In an interview with JI’s Jacob Kornbluh, Stuart “Stu” Eizenstat, who was one of former President Jimmy Carter’s closest aides, discussed the Trump administration’s reversal of the 1978 State Department’s legal view of Israeli settlements in the West Bank. 

Why now? “This announcement by [Secretary of State Mike] Pompeo is somewhat gratuitous. It comes out of the blue, and it comes at a time when there is already an impasse in the negotiations,” said Eizenstat, who served as Carter’s chief domestic policy advisor. He explained that Democratic and Republican presidents haven’t used the term ‘illegal’ when referring to Israeli settlements, but have rather criticized the expansion of settlements as something that undermines the two-state solution. 
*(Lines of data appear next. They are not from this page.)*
## src/rtl/cv32e40p_lce_pkg.sv

```systemverilog
// Shared types for the LCE watchdog-window monitor.
package cv32e40p_lce_pkg;

  typedef enum logic [1:0] {
    DISARMED = 2'd0,
    ARMED    = 2'd1,
    ALARM    = 2'd2,
    LOCKOUT  = 2'd3
  } lce_state_e;

endpackage

```

## src/rtl/cv32e40p_lce_monitor.sv

```systemverilog
// LCE watchdog-window controller: drives the window counter from the retirement
// stream and escalates counter alarms to an IRQ handshake and a sticky lockout.
module cv32e40p_lce_monitor
  import cv32e40p_lce_pkg::*;
#(
  parameter int unsigned ALARM_MAX   = 3,
  parameter int unsigned ALARM_CNT_W = $clog2(ALARM_MAX + 1)
) (
  input  logic                   clk,
  input  logic                   rst_n,
  input  logic                   enable_i,
  input  logic                   instr_ret_i,
  input  logic                   checkpoint_i,
  input  logic                   alarm_i,
  input  logic                   irq_ack_i,
  output logic                   init_o,
  output logic                   decrement_o,
  output logic                   irq_req_o,
  output logic                   lockout_o,
  output logic [ALARM_CNT_W-1:0] alarm_cnt_o,
  output logic [1:0]             state_o
);

  localparam logic [ALARM_CNT_W-1:0] ALARM_MAX_C = ALARM_CNT_W'(ALARM_MAX);
  localparam logic [ALARM_CNT_W-1:0] CNT_ONE_C   = ALARM_CNT_W'(1);

  lce_state_e             state_r;
  lce_state_e             next_state_s;
  logic [ALARM_CNT_W-1:0] alarm_cnt_r;
  logic [ALARM_CNT_W-1:0] alarm_cnt_nxt_s;
  logic                   irq_req_r;
  logic                   lockout_r;
  logic                   init_s;
  logic                   decrement_s;

  // Next-state, alarm count update and window-counter control.
  always_comb begin
    next_state_s    = state_r;
    alarm_cnt_nxt_s = alarm_cnt_r;
    init_s          = 1'b1;
    decrement_s     = 1'b0;
    case (state_r)
      DISARMED: begin
        if (enable_i) begin
          next_state_s = ARMED;
        end else begin
          next_state_s = DISARMED;
        end
      end
      ARMED: begin
        init_s      = instr_ret_i &  checkpoint_i;
        decrement_s = instr_ret_i & ~checkpoint_i;
        // An alarm wins over a simultaneous disarm so it is never lost.
        if (alarm_i) begin
          next_state_s = ALARM;
          if (alarm_cnt_r != ALARM_MAX_C) begin
            alarm_cnt_nxt_s = alarm_cnt_r + CNT_ONE_C;
          end else begin
            alarm_cnt_nxt_s = alarm_cnt_r;
          end
        end else if (!enable_i) begin
          next_state_s = DISARMED;
        end else begin
          next_state_s = ARMED;
        end
      end
      ALARM: begin
        if (irq_ack_i) begin
          if (alarm_cnt_r == ALARM_MAX_C) begin
            next_state_s = LOCKOUT;
          end else if (enable_i) begin
            next_state_s = ARMED;
          end else begin
            next_state_s = DISARMED;
          end
        end else begin
          next_state_s = ALARM;
        end
      end
      LOCKOUT: begin
        next_state_s = LOCKOUT;
      end
      default: begin
        next_state_s = DISARMED;
      end
    endcase
  end

  // State, alarm count and the registered status outputs.
  always_ff @(posedge clk or negedge rst_n) begin
    if (!rst_n) begin
      state_r     <= DISARMED;
      alarm_cnt_r <= '0;
      irq_req_r   <= 1'b0;
      lockout_r   <= 1'b0;
    end else begin
      state_r     <= next_state_s;
      alarm_cnt_r <= alarm_cnt_nxt_s;
      irq_req_r   <= (next_state_s == ALARM);
      lockout_r   <= (next_state_s == LOCKOUT);
    end
  end

  assign init_o      = init_s;
  assign decrement_o = decrement_s;
  assign irq_req_o   = irq_req_r;
  assign lockout_o   = lockout_r;
  assign alarm_cnt_o = alarm_cnt_r;
  assign state_o     = state_r;

endmodule

```

## config.mk

```make
export PLATFORM = sky130hd
export DESIGN_NAME = cv32e40p_lce_monitor
export DESIGN_NICKNAME = d
export VERILOG_FILES = /design/src/rtl/cv32e40p_lce_pkg.sv /design/src/rtl/cv32e40p_lce_monitor.sv
export SDC_FILE = /design/constraint.sdc
export NUM_CORES = 1
export LEC_CHECK = 0
export ABC_AREA = 1
export BUFFER_PORTS_ARGS = -buffer_cell sky130_fd_sc_hd__clkbuf_2
export CAP_MARGIN = 20
export CORE_AREA = 5 5 42 44
export DETAILED_ROUTE_END_ITERATION = 8
export DIE_AREA = 0 0 47 49
export PLACE_DENSITY = 0.51
export SLEW_MARGIN = 20
export SYNTH_ARGS = -nofsm -noshare
export SYNTH_HDL_FRONTEND = slang
export SYNTH_SLANG_ARGS = --single-unit
```

## constraint.sdc

```tcl
create_clock -name clk -period 1.4 [get_ports clk]
set_clock_uncertainty 0.1 [all_clocks]
set_input_delay 0.14 -clock clk [delete_from_list [all_inputs] [get_ports clk]]
set_output_delay 0.14 -clock clk [all_outputs]
set_load 0.01 [all_outputs]
```

==> flow_metrics.tcl <==
set metrics [dict create \
    outcome "complete, no violations" \
    insertion_delay_ps 250 \
    finalHoldViolCount 0 \
    reg2reg_slack_ps 190 \
    grt_use_total_pct 6.65 \
    ff_latch_area_um2 150 \
    syn_inst 41 \
    die_x_um 47 \
    nNetsFinal 69 \
    multi_input_area_um2 115 \
    yosysSeqAreaShare_pct 49.6 \
    setup_viol 0 \
    max_freq_ghz 0.786 \
    syn_avg_cell_area_um2 7.39 \
    ioPinCount 15 \
    grt_pass1_vias 287 \
    drt-total-wl_um 635 \
    cts_buffer_depth 2 \
    numPortBuffers 14 \
    cpPeakStageDelay_ps 400 \
    critPathKind "register to output pin" \
    start_util_pct 21.6 \
    wl_per_cell_um 8.47 \
    drt_first_pass_iters 1 \
    p_leak_nw 0.271 \
    core-area_um2 1400 \
    grt.overflow.total 0 \
    via_per_inst 3.96 \
    diodes 0 \
    antenna_found_initial 0 \
    cts_root_buf "clkbuf_4" \
    path_cells "inv_2, nand3_1, nor2_1, clkbuf_2" \
    period_share_pct 90.9 \
    synth_edf_count 0 \
    hold_buffers 1 \
    power.density_nw_per_um2 1970 \
    cts_tree "yes" \
    cp_data_arrival_time_ps 1030 \
    fill_cells 163 \
    area_delta_synth_final_pct 40.5 \
    r2r-start "alarm_cnt_o[0]" \
    slew_viol_final 0 \
    slowest_stage "dfrtp_1" \
    utilization_pct 30.4 \
    syn_area_um2 303 \
    vias 297 \
    place_congestion 0.680 \
    crit_family "flip-flops" \
    start_kind "register" \
    synth_seq_cells 6 \
    synth.largest_area_cell "dfrtp_1" \
    cts-htree-levels 1 \
    route.antenna.remaining_nets 0 \
    hp-start "alarm_i" \
    synth_top_area_share_pct 49.6 \
    crit_path_start "state_o[1]" \
    crit_buf_inv 2 \
    final_layout_size_suffix_gt1_share_pct 33.9 \
    slew_headroom_pct 89.4 \
    die_h_um 49 \
    yosys.cell_count.top_type "nand2_1" \
    drc 0 \
    cap_violations 0 \
    grt_pass1_wl_um 1080 \
    die_area_um2 2300 \
    clock_sinks 6 \
    min_period_ps 1270 \
    drt-initial-drc-count 0 \
    async_flop_share_pct 100 \
    synth_cell_type_count 9 \
    cts_resized 0 \
    cts_setup_buffers 0 \
    fp-row-count 14 \
    yosys_warnings 0 \
    hp-class "input port to register" \
    critPathCaptureType "output pin" \
    ir_worst_vdd_uv 632 \
    cts_made_buffers 3 \
    syn-num-nets 49 \
    worst_pin_slew_ps 160 \
    clk_pin_slew_ps 50 \
    crit_fanout 4 \
    synthFlopType "dfrtp_1" \
    worstPathRequired_ps 1160 \
    synthTopCellsByArea "dfrtp_1 (50%), nand2_1 (21%), inv_1 (11%)" \
    post-dp-hpwl_um 538 \
    grt_max_degree 7 \
    rsz0062_at_grt "false" \
    setup_tns_ps 0 \
    synthTopCellsByCount "nand2_1 (17), inv_1 (9), dfrtp_1 (6)" \
]
[cell usage in the layout (no fill, tap or decap)]
| master | n |
|---|---|
| clkbuf_2 | 14 |
| nor2_2 | 1 |
| clkbuf_4 | 3 |
| ha_1 | 1 |
| nand2_1 | 17 |
| dfrtp_1 | 6 |
| nor2_1 | 2 |
| inv_1 | 9 |
| nand3_1 | 3 |
| dlygate4sd3_1 | 1 |
| inv_2 | 1 |
| nand3_2 | 1 |
File: src/rtl/fetch_pipe.sv
// fetch_pipe: instruction-fetch stage that owns the fetch PC, issues req/ack memory
// requests and buffers returned words in a shift-register FIFO.
module fetch_pipe #(
    parameter int                DATA_W   = 16,
    parameter int                ADDR_W   = 16,
    parameter int                DEPTH    = 4,
    parameter int                PC_INC   = 2,
    parameter logic [ADDR_W-1:0] RESET_PC = '0
) (
    input  logic              clk,
    input  logic              rst,
    output logic              imem_req,
    output logic [ADDR_W-1:0] imem_addr,
    input  logic              imem_ack,
    input  logic [DATA_W-1:0] imem_rdata,
    output logic              instr_valid,
    output logic [DATA_W-1:0] instr,
    output logic [ADDR_W-1:0] instr_pc,
    input  logic              instr_ready,
    input  logic              redirect_valid,
    input  logic [ADDR_W-1:0] redirect_pc,
    input  logic              halt,
    output logic              err
);

    // Handshakes: a memory request completes in any cycle with imem_req & imem_ack, and
    // decode takes the head in any cycle with instr_valid & instr_ready; neither side
    // may withdraw or change an offered request/word until that cycle.
    localparam int CNT_W = $clog2(DEPTH + 1);
    localparam int IDX_W = $clog2(DEPTH);

    typedef enum logic {IDLE = 1'b0, BUSY = 1'b1} state_t;

    state_t            state_q, state_d;
    logic [ADDR_W-1:0] fetch_pc_q, fetch_pc_d;
    logic [ADDR_W-1:0] addr_q, addr_d;
    logic [CNT_W-1:0]  count_q, count_d;
    logic              discard_q, discard_d;
    logic              valid_q;
    logic              err_q;
    logic [DATA_W-1:0] data_q [DEPTH];
    logic [DATA_W-1:0] data_d [DEPTH];
    logic [ADDR_W-1:0] pcs_q  [DEPTH];
    logic [ADDR_W-1:0] pcs_d  [DEPTH];

    logic              pop, complete, push, start;
    logic [ADDR_W-1:0] redirect_tgt;
    logic [IDX_W-1:0]  wr_idx;

    assign pop          = valid_q & instr_ready;
    assign complete     = (state_q == BUSY) & imem_ack;
    assign push         = complete & ~discard_q & ~redirect_valid;
    assign redirect_tgt = {redirect_pc[ADDR_W-1:1], 1'b0};
    assign wr_idx       = IDX_W'(count_q - CNT_W'(pop));

    // A new request may only start if the slot it will fill is already free next cycle.
    always_comb begin
        count_d = count_q - CNT_W'(pop) + CNT_W'(push);
        if (redirect_valid) begin
            count_d = '0;
        end
        start = ~halt & (count_d <= CNT_W'(DEPTH - 1));
    end

    always_ff @(posedge clk) begin
        if (!rst) begin
            state_q    <= IDLE;
            fetch_pc_q <= RESET_PC;
            addr_q     <= RESET_PC;
            count_q    <= '0;
            discard_q  <= 1'b0;
            valid_q    <= 1'b0;
            err_q      <= 1'b0;
            for (int i = 0; i < DEPTH; i++) begin
                data_q[i] <= '0;
                pcs_q[i]  <= '0;
            end
        end else begin
            state_q    <= state_d;
            fetch_pc_q <= fetch_pc_d;
            addr_q     <= addr_d;
            count_q    <= count_d;
            discard_q  <= discard_d;
            valid_q    <= (count_d != '0);
            err_q      <= err_q | (redirect_valid & redirect_pc[0]);
            data_q     <= data_d;
            pcs_q      <= pcs_d;
        end
    end

    always_comb begin
        state_d = state_q;
        case (state_q)
            IDLE:    state_d = start ? BUSY : IDLE;
            BUSY:    if (complete) state_d = start ? BUSY : IDLE;
            default: state_d = IDLE;
        endcase
    end

    always_comb begin
        fetch_pc_d = fetch_pc_q;
        if (redirect_valid) begin
            fetch_pc_d = redirect_tgt;
        end else if (push) begin
            fetch_pc_d = addr_q + ADDR_W'(PC_INC);
        end

        // The address only moves when a fresh request is launched.
        addr_d = addr_q;
        if (((state_q == IDLE) || complete) && start) begin
            addr_d = fetch_pc_d;
        end

        discard_d = discard_q;
        if (complete) begin
            discard_d = 1'b0;
        end else if ((state_q == BUSY) && redirect_valid) begin
            discard_d = 1'b1;
        end

        data_d = data_q;
        pcs_d  = pcs_q;
        if (pop) begin
            for (int i = 0; i < DEPTH - 1; i++) begin
                data_d[i] = data_q[i+1];
                pcs_d[i]  = pcs_q[i+1];
            end
        end
        if (push) begin
            data_d[wr_idx] = imem_rdata;
            pcs_d[wr_idx]  = addr_q;
        end
    end

    assign imem_req    = (state_q == BUSY);
    assign imem_addr   = addr_q;
    assign instr_valid = valid_q;
    assign instr       = data_q[0];
    assign instr_pc    = pcs_q[0];
    assign err         = err_q;

endmodule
Profound change: Eizenstat suggested that if the announcement was meant to clear the way for the next Israeli government to annex part of the West Bank, “this would be a very profound change. That would be an absolutely fundamental break, more so than just whether the settlements are technically legal or illegal, and would put into question the whole issue of Israel as a majority Jewish state.”
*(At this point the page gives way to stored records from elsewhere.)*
## src/rtl/instruction_fetch_unit_if.sv

```systemverilog
// instruction_fetch_unit_if: instruction memory handshake plus decoder-side presentation bus.
interface instruction_fetch_unit_if #(parameter int ADDR_W = 32);
    logic              imem_req;
    logic [ADDR_W-1:0] imem_addr;
    logic              imem_ack;
    logic [31:0]       imem_rdata;
    logic              stall;
    logic              branch_taken;
    logic [23:0]       br_address;
    logic [31:0]       instruction_set;
    logic              enable;
    logic [ADDR_W-1:0] pc_out;
    logic [ADDR_W-1:0] link_addr;
    modport master (
        output imem_req, imem_addr, instruction_set, enable, pc_out, link_addr,
        input  imem_ack, imem_rdata, stall, branch_taken, br_address
    );
    modport slave (
        input  imem_req, imem_addr, instruction_set, enable, pc_out, link_addr,
        output imem_ack, imem_rdata, stall, branch_taken, br_address
    );
endinterface

```

## src/rtl/instruction_fetch_unit.sv

```systemverilog
// instruction_fetch_unit: owns the PC, fetches over req/ack and presents one instruction at a time.
module instruction_fetch_unit #(
    parameter int              ADDR_W   = 32,
    parameter logic [ADDR_W-1:0] RESET_PC = '0
) (
    input logic                     clk,
    input logic                     reset_n,
    instruction_fetch_unit_if.master bus
);
    typedef enum logic [1:0] {S_IDLE, S_REQ, S_HOLD} state_t;
    state_t            state;
    logic [ADDR_W-1:0] pc, addr, pc_out_q, sk_pc, target;
    logic [31:0]       ins_q, sk_ins;
    logic              en_q, discard, consume, br, accept;
    assign consume = en_q && !bus.stall;
    assign br      = consume && bus.branch_taken;
    assign accept  = !en_q || consume;
    assign target  = pc_out_q + ADDR_W'(32'd8) + {{(ADDR_W-26){bus.br_address[23]}}, bus.br_address, 2'b00};
    assign bus.imem_req        = state == S_REQ;
    assign bus.imem_addr       = addr;
    assign bus.instruction_set = ins_q;
    assign bus.enable          = en_q;
    assign bus.pc_out          = pc_out_q;
    assign bus.link_addr       = pc_out_q + ADDR_W'(32'd4);
    // An ack landing while the presented word is stalled parks in the sk_* slot; S_HOLD means that slot is full.
    always_ff @(posedge clk or negedge reset_n) begin
        if (!reset_n) begin
            state    <= S_IDLE;
            pc       <= RESET_PC;
            addr     <= RESET_PC;
            discard  <= 1'b0;
            en_q     <= 1'b0;
            ins_q    <= '0;
            pc_out_q <= '0;
            sk_ins   <= '0;
            sk_pc    <= '0;
        end else begin
            case (state)
                S_IDLE: state <= S_REQ;
                S_REQ: begin
                    if (br) begin
                        pc      <= target;
                        en_q    <= 1'b0;
                        discard <= !bus.imem_ack;
                        if (bus.imem_ack) addr <= target;
                    end else if (bus.imem_ack && discard) begin
                        discard <= 1'b0;
                        addr    <= pc;
                    end else if (bus.imem_ack) begin
                        pc   <= pc + ADDR_W'(32'd4);
                        addr <= pc + ADDR_W'(32'd4);
                        if (accept) begin
                            ins_q    <= bus.imem_rdata;
                            pc_out_q <= addr;
                            en_q     <= 1'b1;
                        end else begin
                            sk_ins <= bus.imem_rdata;
                            sk_pc  <= addr;
                            state  <= S_HOLD;
                        end
                    end else if (consume) begin
                        en_q <= 1'b0;
                    end
                end
                S_HOLD: begin
                    if (br) begin
                        pc    <= target;
                        addr  <= target;
                        en_q  <= 1'b0;
                        state <= S_REQ;
                    end else if (consume) begin
                        ins_q    <= sk_ins;
                        pc_out_q <= sk_pc;
                        state    <= S_REQ;
                    end
                end
                default: state <= S_IDLE;
            endcase
        end
    end
endmodule
```

## src/flat_wrapper.sv

```systemverilog
// flat-port wrapper written by rule: the top's interface ports become plain ports
module instruction_fetch_unit_flat 
#(
    parameter int              ADDR_W   = 32,
    parameter logic [ADDR_W-1:0] RESET_PC = '0
)
  (clk, reset_n, bus_imem_req, bus_imem_addr, bus_instruction_set, bus_enable, bus_pc_out, bus_link_addr, bus_imem_ack, bus_imem_rdata, bus_stall, bus_branch_taken, bus_br_address);
  instruction_fetch_unit_if #(.ADDR_W(ADDR_W)) bus_i ();
  input logic clk;
  input logic reset_n;
  output wire logic [$bits(bus_i.imem_req)-1:0] bus_imem_req;
  output wire logic [$bits(bus_i.imem_addr)-1:0] bus_imem_addr;
  output wire logic [$bits(bus_i.instruction_set)-1:0] bus_instruction_set;
  output wire logic [$bits(bus_i.enable)-1:0] bus_enable;
  output wire logic [$bits(bus_i.pc_out)-1:0] bus_pc_out;
  output wire logic [$bits(bus_i.link_addr)-1:0] bus_link_addr;
  input wire logic [$bits(bus_i.imem_ack)-1:0] bus_imem_ack;
  input wire logic [$bits(bus_i.imem_rdata)-1:0] bus_imem_rdata;
  input wire logic [$bits(bus_i.stall)-1:0] bus_stall;
  input wire logic [$bits(bus_i.branch_taken)-1:0] bus_branch_taken;
  input wire logic [$bits(bus_i.br_address)-1:0] bus_br_address;
  assign bus_imem_req = bus_i.imem_req;
  assign bus_imem_addr = bus_i.imem_addr;
  assign bus_instruction_set = bus_i.instruction_set;
  assign bus_enable = bus_i.enable;
  assign bus_pc_out = bus_i.pc_out;
  assign bus_link_addr = bus_i.link_addr;
  assign bus_i.imem_ack = bus_imem_ack;
  assign bus_i.imem_rdata = bus_imem_rdata;
  assign bus_i.stall = bus_stall;
  assign bus_i.branch_taken = bus_branch_taken;
  assign bus_i.br_address = bus_br_address;
  instruction_fetch_unit #(.ADDR_W(ADDR_W), .RESET_PC(RESET_PC)) u_core (.clk(clk), .reset_n(reset_n), .bus(bus_i));
endmodule
```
On 2020 candidates expressing support for conditioning aid to Israel: “I strongly disagree with [conditioned aid], because as much as I think [annexation] would be disastrous for Israel’s future, that aid is not economic aid,” he said. “It’s military aid, and the military aid is not used for tanks to go into the West Bank. It’s used to protect Israel against external enemies and that’s essential for Israeli security. We need to separate out Israel’s security needs from the political dimension with the Palestinians.” Eizenstat added that the candidates are just “wrong” because “there is no economic aid,” pointing to the deal he spearheaded in 1998 as undersecretary of state, in which Israel phased out its economic assistance from the U.S.

Advising Joe: Eizenstat told JI that he’s been serving as former Vice President Joe Biden’s advisor on foreign policy and domestic matters, although he isn’t officially on the campaign team. “I continue to believe that Joe Biden is the best candidate and the one who, I think, has the greatest opportunity to defeat President Trump,” he added.
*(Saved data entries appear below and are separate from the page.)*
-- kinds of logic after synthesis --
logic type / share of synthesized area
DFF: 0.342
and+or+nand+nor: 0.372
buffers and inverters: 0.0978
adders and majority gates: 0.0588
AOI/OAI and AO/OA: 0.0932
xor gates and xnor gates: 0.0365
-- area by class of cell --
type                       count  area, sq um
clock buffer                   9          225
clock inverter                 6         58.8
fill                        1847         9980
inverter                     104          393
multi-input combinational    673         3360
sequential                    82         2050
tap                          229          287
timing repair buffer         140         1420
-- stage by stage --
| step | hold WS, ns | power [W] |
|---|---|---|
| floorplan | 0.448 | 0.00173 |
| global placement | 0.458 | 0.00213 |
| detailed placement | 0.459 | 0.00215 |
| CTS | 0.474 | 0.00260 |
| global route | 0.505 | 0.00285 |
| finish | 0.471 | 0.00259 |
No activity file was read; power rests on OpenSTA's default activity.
`src/rtl/vga_pkg.sv`:
```
// ============================================================================
// vga_pkg : shared constants for the VGA pixel path (colours, screen defaults,
//           push-button indices, move encoding).
// Revision: 1.0
// ============================================================================
`default_nettype none

package vga_pkg;

  localparam logic [2:0] BLACK = 3'b000;
  localparam logic [2:0] BLUE  = 3'b001;
  localparam logic [2:0] GREEN = 3'b010;

  localparam int SCREEN_W = 640;
  localparam int SCREEN_H = 480;
  localparam int COORD_W  = 10;

  localparam int BTN_UP    = 0;
  localparam int BTN_RIGHT = 1;
  localparam int BTN_LEFT  = 2;
  localparam int BTN_DOWN  = 3;

  typedef enum logic [2:0] {
    MV_NONE  = 3'd0,
    MV_UP    = 3'd1,
    MV_DOWN  = 3'd2,
    MV_LEFT  = 3'd3,
    MV_RIGHT = 3'd4
  } move_e;

endpackage

`default_nettype wire

```
`src/rtl/btn_tick_debounce.sv`:
```
// ============================================================================
// btn_tick_debounce : clock-enable tick generator plus 2-FF button synchroniser
//                     and two-tick sampler (btn needs two consecutive ticks).
// Revision: 1.0
// ============================================================================
`default_nettype none

module btn_tick_debounce #(
  parameter int TICK_FAST = 250000,
  parameter int TICK_SLOW = 1000000,
  parameter int NBTN      = 4
) (
  input  logic            clk,
  input  logic            rst,
  input  logic            switch,
  input  logic [NBTN-1:0] push,
  output logic            tick,
  output logic [NBTN-1:0] btn
);

  localparam int CNT_MAX = (TICK_FAST > TICK_SLOW) ? TICK_FAST : TICK_SLOW;
  localparam int CNT_W   = (CNT_MAX > 2) ? $clog2(CNT_MAX) : 1;
  localparam logic [CNT_W-1:0] FAST_M1 = CNT_W'(TICK_FAST - 1);
  localparam logic [CNT_W-1:0] SLOW_M1 = CNT_W'(TICK_SLOW - 1);

  logic [CNT_W-1:0] cnt_q, cnt_d, lim_m1;
  logic [NBTN-1:0]  sync1_q, sync1_d, sync2_q, sync2_d;
  logic [NBTN-1:0]  q1_q, q1_d, q2_q, q2_d;

  always_comb begin
    lim_m1  = switch ? SLOW_M1 : FAST_M1;
    // >= rather than == so a shrinking limit fires at once instead of wrapping
    tick    = (cnt_q >= lim_m1);
    cnt_d   = tick ? '0 : cnt_q + 1'b1;
    sync1_d = push;
    sync2_d = sync1_q;
    q1_d    = tick ? sync2_q : q1_q;
    q2_d    = tick ? q1_q : q2_q;
    // btn is the pair being latched on this tick; only meaningful with tick
    btn     = q1_d & q2_d;
  end

  always_ff @(posedge clk or posedge rst) begin
    if (rst) begin
      cnt_q   <= '0;
      sync1_q <= '0;
      sync2_q <= '0;
      q1_q    <= '0;
      q2_q    <= '0;
    end else begin
      cnt_q   <= cnt_d;
      sync1_q <= sync1_d;
      sync2_q <= sync2_d;
      q1_q    <= q1_d;
      q2_q    <= q2_d;
    end
  end

endmodule

`default_nettype wire

```
`src/rtl/sprite_pixel_gen.sv`:
```
// ============================================================================
// sprite_pixel_gen : movable box pixel generator. Buttons step the box once per
//                    tick; SPRITE_WRAP_EN selects wrap instead of clamp at edges.
// Revision: 1.0
// ============================================================================
`default_nettype none

module sprite_pixel_gen
  import vga_pkg::*;
#(
  parameter int         SCREEN_W  = 640,
  parameter int         SCREEN_H  = 480,
  parameter int         COORD_W   = 10,
  parameter int         BOX_W     = 40,
  parameter int         BOX_H     = 40,
  parameter int         STEP      = 10,
  parameter int         TICK_FAST = 250000,
  parameter int         TICK_SLOW = 1000000,
  parameter logic [2:0] FG_COLOR  = GREEN,
  parameter logic [2:0] BG_COLOR  = BLUE
) (
  input  logic               clk,
  input  logic               rst,
  input  logic               switch,
  input  logic [3:0]         push,
  input  logic [COORD_W-1:0] pixel_x,
  input  logic [COORD_W-1:0] pixel_y,
  input  logic               video_on,
  output logic [2:0]         rgb,
  output logic [COORD_W-1:0] box_x,
  output logic [COORD_W-1:0] box_y
);

`ifdef SPRITE_WRAP_EN
  localparam bit WRAP_EN = 1'b1;
`else
  localparam bit WRAP_EN = 1'b0;
`endif

  localparam logic [COORD_W-1:0] MAX_X_C = COORD_W'(SCREEN_W - BOX_W);
  localparam logic [COORD_W-1:0] MAX_Y_C = COORD_W'(SCREEN_H - BOX_H);
  localparam logic [COORD_W-1:0] X_RST   = COORD_W'((SCREEN_W - BOX_W) / 2);
  localparam logic [COORD_W-1:0] Y_RST   = COORD_W'((SCREEN_H - BOX_H) / 2);
  localparam logic [COORD_W:0]   MAX_X_E = (COORD_W+1)'(SCREEN_W - BOX_W);
  localparam logic [COORD_W:0]   MAX_Y_E = (COORD_W+1)'(SCREEN_H - BOX_H);
  localparam logic [COORD_W:0]   STEP_E  = (COORD_W+1)'(STEP);
  localparam logic [COORD_W:0]   BOX_W_E = (COORD_W+1)'(BOX_W);
  localparam logic [COORD_W:0]   BOX_H_E = (COORD_W+1)'(BOX_H);

  logic               tick;
  logic [3:0]         btn;
  move_e              mv;
  logic [COORD_W:0]   x_ext, y_ext;
  logic [COORD_W-1:0] box_x_q, box_x_d, box_y_q, box_y_d;
  logic [2:0]         rgb_q, rgb_d;
  logic               hit;

  btn_tick_debounce #(
    .TICK_FAST (TICK_FAST),
    .TICK_SLOW (TICK_SLOW),
    .NBTN      (4)
  ) u_btn (
    .clk    (clk),
    .rst    (rst),
    .switch (switch),
    .push   (push),
    .tick   (tick),
    .btn    (btn)
  );

  always_comb begin
    mv = MV_NONE;
    if (tick) begin
      if      (btn[BTN_UP])    mv = MV_UP;
      else if (btn[BTN_DOWN])  mv = MV_DOWN;
      else if (btn[BTN_LEFT])  mv = MV_LEFT;
      else if (btn[BTN_RIGHT]) mv = MV_RIGHT;
    end
  end

  // One extra bit keeps x+STEP and x+BOX_W from wrapping through 2**COORD_W
  always_comb begin
    x_ext   = {1'b0, box_x_q};
    y_ext   = {1'b0, box_y_q};
    box_x_d = box_x_q;
    box_y_d = box_y_q;
    case (mv)
      MV_UP:    box_y_d = (y_ext < STEP_E) ? (WRAP_EN ? MAX_Y_C : '0)
                                           : COORD_W'(y_ext - STEP_E);
      MV_DOWN:  box_y_d = (y_ext + STEP_E > MAX_Y_E) ? (WRAP_EN ? '0 : MAX_Y_C)
                                                     : COORD_W'(y_ext + STEP_E);
      MV_LEFT:  box_x_d = (x_ext < STEP_E) ? (WRAP_EN ? MAX_X_C : '0)
                                           : COORD_W'(x_ext - STEP_E);
      MV_RIGHT: box_x_d = (x_ext + STEP_E > MAX_X_E) ? (WRAP_EN ? '0 : MAX_X_C)
                                                     : COORD_W'(x_ext + STEP_E);
      default:  ;
    endcase
  end

  always_comb begin
    hit = (pixel_x >= box_x_q) && ({1'b0, pixel_x} < x_ext + BOX_W_E) &&
          (pixel_y >= box_y_q) && ({1'b0, pixel_y} < y_ext + BOX_H_E);
    if (!video_on) rgb_d = BLACK;
    else if (hit)  rgb_d = FG_COLOR;
    else           rgb_d = BG_COLOR;
  end

  always_ff @(posedge clk or posedge rst) begin
    if (rst) begin
      box_x_q <= X_RST;
      box_y_q <= Y_RST;
      rgb_q   <= BLACK;
    end else begin
      box_x_q <= box_x_d;
      box_y_q <= box_y_d;
      rgb_q   <= rgb_d;
    end
  end

  assign rgb   = rgb_q;
  assign box_x = box_x_q;
  assign box_y = box_y_q;

endmodule

`default_nettype wire

```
TOP TALKER — New survey on antisemitism in the United Kingdom

A new report produced by the Campaign Against Antisemitism, King’s College London, and YouGov found, for the first time, that far-left antisemitism outnumbers far-right antisemitism in Britain. Overall, 42% percent of Jews surveyed considered leaving the U.K., a record high. With fieldwork conducted in 2018 and 2019, the study included over 3,600 responses.

By the numbers: 84% of Jewish respondents consider Labour Leader Jeremy Corbyn a threat to them. Four in five believe the Labour Party “harbors” antisemites. On Israel, among the very left-wing, 60% believe Israel treats the Palestinians “like Nazis,” while 42% believe support for Israel damages the U.K.

In context: King’s College Senior Lecturer Daniel Allington, who designed the study, explained to JI: “It’s certainly not unprecedented for the leader of a mainstream British party to hold antisemitic views, but to my knowledge it has never before happened that virulently antisemitic white supremacists such as David Duke and Nick Griffin have endorsed a left-wing political leader because of the perceived overlap between his views and their own. While there is a clear tradition of antisemitism on the British left, just as there is on the British right, there was a long period in which it was very much confined to the fringes. So it’s hard to overstate the scale of what has happened under Jeremy Corbyn’s leadership. The Labour Party used to be the most pro-Zionist party in the U.K. Now just look at the state of it.”

David Toube, director of policy at Quilliam International, told JI: “Conspiratorial antisemitism has long had a strong attraction to those on the far left and the far right.” Toube explained, “The crucial difference is that the left believes itself to be anti-racist and virtuous. It has therefore developed few antibodies to antisemitism. On multiple occasions, Corbyn has associated with, praised or engaged with antisemites and antisemitic works. It is clear that he simply doesn’t recognize antisemitism when he sees it. That is likely because he has internalized many of these views, himself.”

“For this reason, whenever a left project fails, electorally or economically, some left activists explain that failure in terms of the pernicious influence of Jews.”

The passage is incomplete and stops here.